Following the Zengid defeat at Hama, and the continuing lack any unifying figure in the mould of Nur ad-Din, Gökböri realised that Zengid power was on the wane in Syria and the Jazira and he made the momentous decision to defect to Saladin in 1182. Saladin had been repulsed from Beirut and was marching on Aleppo when Gökböri visited him with an invitation to cross the Euphrates into the Jazira, where he was assured he would be welcomed. His support for Saladin was instrumental in the defeat of Zengid power in the region; soon little more than the cities of Mosul and Aleppo remained under Zengid control.
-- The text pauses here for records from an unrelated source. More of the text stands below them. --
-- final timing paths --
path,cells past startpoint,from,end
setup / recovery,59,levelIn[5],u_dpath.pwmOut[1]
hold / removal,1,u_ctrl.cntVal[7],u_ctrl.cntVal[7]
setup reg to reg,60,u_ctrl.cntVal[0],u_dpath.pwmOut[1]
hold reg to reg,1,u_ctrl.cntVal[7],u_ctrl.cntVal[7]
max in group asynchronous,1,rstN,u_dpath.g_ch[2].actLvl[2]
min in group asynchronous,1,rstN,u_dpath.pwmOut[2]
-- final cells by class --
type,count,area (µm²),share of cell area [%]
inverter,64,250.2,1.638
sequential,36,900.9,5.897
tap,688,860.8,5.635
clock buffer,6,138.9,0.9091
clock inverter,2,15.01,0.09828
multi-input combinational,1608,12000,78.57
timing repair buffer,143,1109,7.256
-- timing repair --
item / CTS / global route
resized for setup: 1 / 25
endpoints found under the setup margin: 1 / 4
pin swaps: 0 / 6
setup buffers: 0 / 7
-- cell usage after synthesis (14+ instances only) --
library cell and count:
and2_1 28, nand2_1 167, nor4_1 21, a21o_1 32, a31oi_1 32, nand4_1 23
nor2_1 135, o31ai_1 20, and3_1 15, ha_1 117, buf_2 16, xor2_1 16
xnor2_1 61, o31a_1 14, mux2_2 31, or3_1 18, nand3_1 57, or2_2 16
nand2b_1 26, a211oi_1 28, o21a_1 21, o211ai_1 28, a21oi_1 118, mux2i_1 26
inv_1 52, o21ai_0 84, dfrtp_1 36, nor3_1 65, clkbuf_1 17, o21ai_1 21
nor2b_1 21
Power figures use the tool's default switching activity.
$ cat config.mk
export PLATFORM = sky130hd
export DESIGN_NAME = clkgen_i2c_regport
export DESIGN_NICKNAME = d
export VERILOG_FILES = /design/src/rtl/clkgen_regport_pkg.sv /design/src/rtl/i2c_line_sync.sv /design/src/rtl/i2c_byte_engine.sv /design/src/rtl/clkgen_reg_bank.sv /design/src/rtl/clkgen_i2c_regport.sv
export SDC_FILE = /design/constraint.sdc
export NUM_CORES = 1
export LEC_CHECK = 0
export BUFFER_PORTS_ARGS = -buffer_cell sky130_fd_sc_hd__buf_2
export CORE_MARGIN = 1
export CORE_UTILIZATION = 40
export CTS_BUF_LIST = sky130_fd_sc_hd__clkbuf_16
export DETAILED_ROUTE_END_ITERATION = 12
export GPL_TIMING_DRIVEN = 0
export PLACE_DENSITY = 0.68
export SYNTH_ARGS = -nofsm -noshare
export SYNTH_HDL_FRONTEND = slang
export SYNTH_SLANG_ARGS = --single-unit
export TNS_END_PERCENT = 50
$ cat constraint.sdc
create_clock -name clk -period 5.75 [get_ports clk]
set_input_delay 0 -clock clk [delete_from_list [all_inputs] [get_ports clk]]
set_output_delay 0 -clock clk [all_outputs]
set_load 0.01 [all_outputs]
$ cat src/rtl/clkgen_regport_pkg.sv
package clkgen_regport_pkg;
  localparam int HS_W         = 3;
  localparam int N1_W         = 7;
  localparam int MULT_W       = 38;
  localparam int MULT_LO_BYTES = 4;
  localparam int PTR_W        = 8;

  localparam logic [PTR_W-1:0] A_DIV   = 8'd7;
  localparam logic [PTR_W-1:0] A_MIX   = 8'd8;
  localparam logic [PTR_W-1:0] A_MULT0 = 8'd9;
  localparam logic [PTR_W-1:0] A_CTRL  = 8'd135;
  localparam logic [PTR_W-1:0] A_HOLD  = 8'd137;

  localparam int CTRL_RST    = 7;
  localparam int CTRL_NEWF   = 6;
  localparam int CTRL_RECALL = 0;
  localparam int HOLD_FRZ    = 4;

  typedef enum logic [2:0] {EV_IDLE, EV_RX, EV_ACK, EV_TX, EV_MACK} eng_state_t;
  typedef enum logic [1:0] {RX_ADDR, RX_PTR, RX_DATA} rx_kind_t;
endpackage
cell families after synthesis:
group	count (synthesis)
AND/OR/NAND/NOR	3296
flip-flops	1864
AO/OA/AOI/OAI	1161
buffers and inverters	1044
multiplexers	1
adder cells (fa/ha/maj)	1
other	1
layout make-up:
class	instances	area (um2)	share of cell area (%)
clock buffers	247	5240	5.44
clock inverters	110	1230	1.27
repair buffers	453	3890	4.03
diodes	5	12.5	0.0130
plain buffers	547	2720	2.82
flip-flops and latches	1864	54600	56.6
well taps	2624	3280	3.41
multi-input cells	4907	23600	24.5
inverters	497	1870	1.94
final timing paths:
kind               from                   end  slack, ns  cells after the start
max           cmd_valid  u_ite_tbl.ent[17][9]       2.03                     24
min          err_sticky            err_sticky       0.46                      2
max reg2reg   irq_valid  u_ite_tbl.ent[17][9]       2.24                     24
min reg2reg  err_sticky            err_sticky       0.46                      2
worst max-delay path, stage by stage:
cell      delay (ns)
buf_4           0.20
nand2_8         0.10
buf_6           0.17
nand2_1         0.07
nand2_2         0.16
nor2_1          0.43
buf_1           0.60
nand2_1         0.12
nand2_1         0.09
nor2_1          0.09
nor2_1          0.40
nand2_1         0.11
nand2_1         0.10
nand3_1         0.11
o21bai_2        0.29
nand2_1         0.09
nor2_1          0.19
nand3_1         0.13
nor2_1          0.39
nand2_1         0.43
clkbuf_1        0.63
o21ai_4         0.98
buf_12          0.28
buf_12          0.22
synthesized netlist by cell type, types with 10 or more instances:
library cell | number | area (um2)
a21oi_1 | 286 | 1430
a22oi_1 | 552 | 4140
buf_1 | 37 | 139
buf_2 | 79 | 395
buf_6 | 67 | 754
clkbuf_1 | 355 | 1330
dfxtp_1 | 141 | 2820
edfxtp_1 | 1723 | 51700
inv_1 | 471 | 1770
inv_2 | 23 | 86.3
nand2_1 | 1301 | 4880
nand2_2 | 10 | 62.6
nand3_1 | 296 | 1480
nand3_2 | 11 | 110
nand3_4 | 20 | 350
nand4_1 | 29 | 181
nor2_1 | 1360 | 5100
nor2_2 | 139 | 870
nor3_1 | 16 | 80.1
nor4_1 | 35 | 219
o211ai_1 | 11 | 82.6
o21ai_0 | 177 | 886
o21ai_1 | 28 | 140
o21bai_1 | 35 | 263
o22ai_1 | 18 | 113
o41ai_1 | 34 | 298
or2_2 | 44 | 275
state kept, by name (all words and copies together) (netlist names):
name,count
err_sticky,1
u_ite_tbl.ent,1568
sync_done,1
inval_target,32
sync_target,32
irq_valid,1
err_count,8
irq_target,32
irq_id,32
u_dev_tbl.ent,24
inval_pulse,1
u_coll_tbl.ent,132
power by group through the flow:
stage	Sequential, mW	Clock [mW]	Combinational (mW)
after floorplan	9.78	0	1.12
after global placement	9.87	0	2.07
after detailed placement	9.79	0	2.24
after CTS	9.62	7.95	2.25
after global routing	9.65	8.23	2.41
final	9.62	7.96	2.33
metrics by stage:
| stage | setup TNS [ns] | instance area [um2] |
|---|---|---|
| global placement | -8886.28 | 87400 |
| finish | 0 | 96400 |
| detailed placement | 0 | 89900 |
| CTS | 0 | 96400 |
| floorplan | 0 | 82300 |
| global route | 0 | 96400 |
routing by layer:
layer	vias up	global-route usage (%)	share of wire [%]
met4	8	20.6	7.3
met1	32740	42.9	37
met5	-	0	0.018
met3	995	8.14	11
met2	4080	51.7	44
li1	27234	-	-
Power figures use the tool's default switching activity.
$ cat src/rtl/sb_alloc.sv
module sb_alloc #(
  parameter int N_ENTRIES = 8,
  localparam int IDX_W = (N_ENTRIES > 1) ? $clog2(N_ENTRIES) : 1
) (
  input  logic [N_ENTRIES-1:0] occupied,
  output logic                 any_free,
  output logic [IDX_W-1:0]     free_idx
);

  // Lowest-numbered free slot.
  always_comb begin
    any_free = 1'b0;
    free_idx = '0;
    for (int k = N_ENTRIES - 1; k >= 0; k--) begin
      if (!occupied[k]) begin
        any_free = 1'b1;
        free_idx = IDX_W'(k);
      end
    end
  end

endmodule
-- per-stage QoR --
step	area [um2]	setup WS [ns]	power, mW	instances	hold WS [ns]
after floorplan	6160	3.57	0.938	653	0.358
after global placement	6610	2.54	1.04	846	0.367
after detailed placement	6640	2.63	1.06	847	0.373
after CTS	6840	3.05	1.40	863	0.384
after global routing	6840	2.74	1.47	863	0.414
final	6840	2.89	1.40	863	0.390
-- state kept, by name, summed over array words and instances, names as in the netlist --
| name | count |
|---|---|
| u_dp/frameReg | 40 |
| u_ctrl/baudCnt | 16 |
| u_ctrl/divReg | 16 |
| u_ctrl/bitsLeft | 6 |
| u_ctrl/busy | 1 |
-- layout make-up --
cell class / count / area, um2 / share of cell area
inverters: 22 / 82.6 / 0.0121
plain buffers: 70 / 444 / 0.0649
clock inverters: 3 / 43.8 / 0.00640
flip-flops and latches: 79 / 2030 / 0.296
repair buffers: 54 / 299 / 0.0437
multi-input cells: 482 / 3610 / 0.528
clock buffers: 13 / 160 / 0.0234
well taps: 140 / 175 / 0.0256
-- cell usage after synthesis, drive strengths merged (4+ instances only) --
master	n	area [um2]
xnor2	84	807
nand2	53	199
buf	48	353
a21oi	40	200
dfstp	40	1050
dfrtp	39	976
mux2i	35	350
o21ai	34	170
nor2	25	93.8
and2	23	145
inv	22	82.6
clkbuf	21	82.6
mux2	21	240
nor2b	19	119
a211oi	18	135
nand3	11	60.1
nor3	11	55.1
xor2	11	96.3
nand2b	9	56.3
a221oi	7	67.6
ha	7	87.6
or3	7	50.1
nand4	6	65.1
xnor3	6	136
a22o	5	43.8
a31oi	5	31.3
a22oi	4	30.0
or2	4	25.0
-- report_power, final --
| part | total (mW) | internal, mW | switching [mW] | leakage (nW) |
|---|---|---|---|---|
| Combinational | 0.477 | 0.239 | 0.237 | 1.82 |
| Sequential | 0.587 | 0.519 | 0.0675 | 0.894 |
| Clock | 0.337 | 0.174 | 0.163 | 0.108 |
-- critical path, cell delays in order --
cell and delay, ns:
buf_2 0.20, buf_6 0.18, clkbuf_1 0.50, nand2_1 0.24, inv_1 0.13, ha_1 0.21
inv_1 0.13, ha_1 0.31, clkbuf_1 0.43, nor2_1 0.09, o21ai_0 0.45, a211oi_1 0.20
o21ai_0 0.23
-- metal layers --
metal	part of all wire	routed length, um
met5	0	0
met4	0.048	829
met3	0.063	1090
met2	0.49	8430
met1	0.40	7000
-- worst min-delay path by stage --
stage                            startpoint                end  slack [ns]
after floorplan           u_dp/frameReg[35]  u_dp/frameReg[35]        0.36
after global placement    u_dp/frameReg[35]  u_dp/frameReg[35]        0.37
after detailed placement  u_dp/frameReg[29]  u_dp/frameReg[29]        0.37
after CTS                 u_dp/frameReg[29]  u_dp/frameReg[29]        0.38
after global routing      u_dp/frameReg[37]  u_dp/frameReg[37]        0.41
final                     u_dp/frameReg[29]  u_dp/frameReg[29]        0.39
### config.mk
export PLATFORM = sky130hd
export DESIGN_NAME = ctr_machine_core
export DESIGN_NICKNAME = d
export VERILOG_FILES = /design/src/rtl/cm_pkg.sv /design/src/rtl/cm_fetch.sv /design/src/rtl/cm_regfile.sv /design/src/rtl/cm_alu.sv /design/src/rtl/ctr_machine_core.sv
export SDC_FILE = /design/constraint.sdc
export NUM_CORES = 2
export LEC_CHECK = 0
export BUFFER_PORTS_ARGS = -buffer_cell sky130_fd_sc_hd__buf_2
export CORE_MARGIN = 2
export CORE_UTILIZATION = 68
export DETAILED_ROUTE_END_ITERATION = 10
export PLACE_DENSITY = 0.85
export SLEW_MARGIN = 5
export SYNTH_ARGS = -nofsm -noshare
export SYNTH_HDL_FRONTEND = slang
export SYNTH_SLANG_ARGS = --single-unit
### constraint.sdc
create_clock -name clk -period 10.6 [get_ports clk]
set_clock_uncertainty 0.2 [all_clocks]
set_input_delay 0 -clock clk [delete_from_list [all_inputs] [get_ports clk]]
set_output_delay 0 -clock clk [all_outputs]
set_load 0.02 [all_outputs]
### src/rtl/cm_pkg.sv
package cm_pkg;
  localparam int WORD_W = 8;
  localparam int IDX_W  = 4;

  typedef struct packed {
    logic wb;
    logic jmp;
    logic zro;
    logic dec;
  } ctl_t;
endpackage

### src/rtl/cm_fetch.sv
module cm_fetch #(
  parameter int PC_W   = 8,
  parameter int WORD_W = 8
) (
  input  logic              clk,
  input  logic              rst,
  input  logic              prog_we,
  input  logic [PC_W-1:0]   prog_addr,
  input  logic [WORD_W-1:0] prog_data,
  input  logic              load_en,
  input  logic [PC_W-1:0]   load_addr,
  output logic [PC_W-1:0]   pc,
  output logic [WORD_W-1:0] word
);
  localparam int DEPTH = 2 ** PC_W;

  logic [WORD_W-1:0] store [DEPTH];

  always_ff @(posedge clk) begin
    if (prog_we) store[prog_addr] <= prog_data;
  end

  always_ff @(posedge clk) begin
    if (rst) word <= '0;
    else     word <= store[pc];
  end

  always_ff @(posedge clk) begin
    if (rst)          pc <= '0;
    else if (load_en) pc <= load_addr;
    else              pc <= pc + PC_W'(1);
  end

  a_r7_pc_step: assert property (@(posedge clk) disable iff (rst)
    !load_en |=> pc == $past(pc) + PC_W'(1));

  a_r8_pc_load: assert property (@(posedge clk) disable iff (rst)
    load_en |=> pc == $past(load_addr));
endmodule

### src/rtl/cm_regfile.sv
module cm_regfile #(
  parameter int NREG = 16,
  parameter int DW   = 4
) (
  input  logic                    clk,
  input  logic                    rst,
  input  logic [$clog2(NREG)-1:0] idx,
  input  logic                    we,
  input  logic [DW-1:0]           wdata,
  output logic [DW-1:0]           rdata,
  input  logic [$clog2(NREG)-1:0] dbg_sel,
  output logic [DW-1:0]           dbg_val
);
  logic [DW-1:0] regs [NREG];

  assign rdata = regs[idx];

  always_ff @(posedge clk) begin
    if (rst) begin
      for (int i = 0; i < NREG; i++) regs[i] <= '0;
    end else if (we) begin
      regs[idx] <= wdata;
    end
  end

  always_ff @(posedge clk) begin
    dbg_val <= regs[dbg_sel];
  end
endmodule

### src/rtl/cm_alu.sv
module cm_alu #(
  parameter int DW = 4
) (
  input  logic [DW-1:0] val,
  input  logic          dec,
  input  logic          zro,
  output logic [DW-1:0] res
);
  logic [DW-1:0] pre, sum;

  always_comb begin
    pre = dec ? ~val : val;
    sum = pre + DW'(1);
    res = zro ? '0 : (dec ? ~sum : sum);
  end

  always_comb begin
    if (!zro && dec) begin
      a_r3_dec_inverse: assert (DW'(res + DW'(1)) == val);
    end
  end
endmodule

### src/rtl/ctr_machine_core.sv
module ctr_machine_core #(
  parameter int PC_W = 8,
  parameter int NREG = 16,
  parameter int DW   = 4
) (
  input  logic                    clk,
  input  logic                    rst,
  input  logic                    prog_we,
  input  logic [PC_W-1:0]         prog_addr,
  input  logic [cm_pkg::WORD_W-1:0] prog_data,
  input  logic [$clog2(NREG)-1:0] dbg_sel,
  output logic [PC_W-1:0]         dbg_pc,
  output logic [DW-1:0]           dbg_val
);
  import cm_pkg::*;
  localparam int RI_W = $clog2(NREG);

  logic [PC_W-1:0]   pc;
  logic [WORD_W-1:0] word;
  ctl_t              ctl;
  logic [RI_W-1:0]   idx;
  logic [DW-1:0]     rdata, wdata;
  logic              slot_q, take_q;
  logic              live, rf_we, is_jump, taken;

  assign ctl     = ctl_t'(word[WORD_W-1:WORD_W-4]);
  assign idx     = word[RI_W-1:0];
  assign live    = !slot_q;
  assign rf_we   = live && ctl.wb;
  assign is_jump = live && ctl.jmp;
  assign taken   = (ctl.zro && ctl.dec) || (rdata != '0);

  always_ff @(posedge clk) begin
    if (rst) begin
      slot_q <= 1'b0;
      take_q <= 1'b0;
    end else begin
      slot_q <= is_jump;
      take_q <= is_jump && taken;
    end
  end

  cm_fetch #(.PC_W(PC_W), .WORD_W(WORD_W)) u_fetch (
    .clk(clk), .rst(rst),
    .prog_we(prog_we), .prog_addr(prog_addr), .prog_data(prog_data),
    .load_en(take_q), .load_addr(word[PC_W-1:0]),
    .pc(pc), .word(word)
  );

  cm_regfile #(.NREG(NREG), .DW(DW)) u_rf (
    .clk(clk), .rst(rst), .idx(idx), .we(rf_we), .wdata(wdata),
    .rdata(rdata), .dbg_sel(dbg_sel), .dbg_val(dbg_val)
  );

  cm_alu #(.DW(DW)) u_alu (
    .val(rdata), .dec(ctl.dec), .zro(ctl.zro), .res(wdata)
  );

  assign dbg_pc = pc;

  a_r10_take_needs_slot: assert property (@(posedge clk) disable iff (rst)
    take_q |-> slot_q);

  a_r10_slot_once: assert property (@(posedge clk) disable iff (rst)
    slot_q |=> !slot_q);
endmodule
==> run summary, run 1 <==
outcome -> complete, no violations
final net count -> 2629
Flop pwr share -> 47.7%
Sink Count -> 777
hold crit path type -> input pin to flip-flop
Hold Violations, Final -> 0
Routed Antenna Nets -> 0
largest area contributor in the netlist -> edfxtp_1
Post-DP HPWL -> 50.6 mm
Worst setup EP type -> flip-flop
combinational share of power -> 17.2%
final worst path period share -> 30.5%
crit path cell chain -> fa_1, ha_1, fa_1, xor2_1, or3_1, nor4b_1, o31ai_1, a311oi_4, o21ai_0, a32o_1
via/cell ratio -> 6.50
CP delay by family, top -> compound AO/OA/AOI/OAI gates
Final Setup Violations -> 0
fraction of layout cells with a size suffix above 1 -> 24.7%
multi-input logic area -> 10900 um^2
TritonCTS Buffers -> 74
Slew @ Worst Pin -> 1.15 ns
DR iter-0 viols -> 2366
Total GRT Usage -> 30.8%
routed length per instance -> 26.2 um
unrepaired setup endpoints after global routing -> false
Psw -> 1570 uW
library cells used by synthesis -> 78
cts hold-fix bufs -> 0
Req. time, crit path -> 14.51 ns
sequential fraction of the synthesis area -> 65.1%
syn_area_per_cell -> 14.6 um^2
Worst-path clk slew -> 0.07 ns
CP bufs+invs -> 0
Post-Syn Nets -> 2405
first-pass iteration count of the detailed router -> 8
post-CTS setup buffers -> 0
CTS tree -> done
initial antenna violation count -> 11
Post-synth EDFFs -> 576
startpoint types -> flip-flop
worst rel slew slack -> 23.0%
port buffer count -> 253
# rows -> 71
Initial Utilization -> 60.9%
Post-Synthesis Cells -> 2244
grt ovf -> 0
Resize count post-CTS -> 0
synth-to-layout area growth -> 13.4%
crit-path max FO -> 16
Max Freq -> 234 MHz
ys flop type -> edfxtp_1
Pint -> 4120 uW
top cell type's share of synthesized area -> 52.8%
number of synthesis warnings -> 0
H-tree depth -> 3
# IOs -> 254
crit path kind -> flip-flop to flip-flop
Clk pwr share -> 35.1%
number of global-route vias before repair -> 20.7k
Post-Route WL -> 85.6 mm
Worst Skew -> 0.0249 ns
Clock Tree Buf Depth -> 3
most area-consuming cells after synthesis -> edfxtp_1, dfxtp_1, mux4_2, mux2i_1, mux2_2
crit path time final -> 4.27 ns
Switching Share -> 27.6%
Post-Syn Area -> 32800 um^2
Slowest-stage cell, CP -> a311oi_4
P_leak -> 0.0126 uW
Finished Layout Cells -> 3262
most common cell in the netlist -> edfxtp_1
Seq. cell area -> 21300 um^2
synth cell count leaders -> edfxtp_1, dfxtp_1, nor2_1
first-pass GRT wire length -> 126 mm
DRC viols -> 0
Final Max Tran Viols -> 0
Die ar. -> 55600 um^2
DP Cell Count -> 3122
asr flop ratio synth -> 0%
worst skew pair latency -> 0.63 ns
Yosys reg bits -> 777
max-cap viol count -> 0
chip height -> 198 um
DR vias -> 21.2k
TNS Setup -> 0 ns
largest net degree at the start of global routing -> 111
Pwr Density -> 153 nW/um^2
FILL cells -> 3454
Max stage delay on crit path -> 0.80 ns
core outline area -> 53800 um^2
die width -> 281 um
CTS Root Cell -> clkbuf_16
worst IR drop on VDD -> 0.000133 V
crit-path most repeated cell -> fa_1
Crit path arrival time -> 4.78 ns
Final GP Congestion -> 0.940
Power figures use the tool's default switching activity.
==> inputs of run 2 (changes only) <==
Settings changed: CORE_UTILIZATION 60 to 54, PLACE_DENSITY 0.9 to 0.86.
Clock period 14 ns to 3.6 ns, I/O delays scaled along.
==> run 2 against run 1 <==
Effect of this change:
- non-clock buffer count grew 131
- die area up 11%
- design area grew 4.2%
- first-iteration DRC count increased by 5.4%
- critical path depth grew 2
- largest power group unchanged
In 1185 Saladin was campaigning against Izz ad-Din Mas'ud, the Zengid ruler of Mosul. At this time Gökböri came under suspicion of collusion with Izz ad-DIn. Gökböri had promised the sultan a large sum of money towards the cost of the campaign, but was unable to produce it. Saladin had Gökböri arrested, but quickly released him. Saladin became gravely ill during this campaign, but was nursed back to health in Gökböri's castle at Harran. In 1186 the war ended, when Izz ad-Din Mas'ud agreed to become Saladin's vassal.

Following the conquest of Northern Syria and the Jazira, Saladin added Edessa (Urfa) and Samsat to Gökböri's lands. He was then given Saladin's sister, al-Sitt Rabia Khatun, in marriage.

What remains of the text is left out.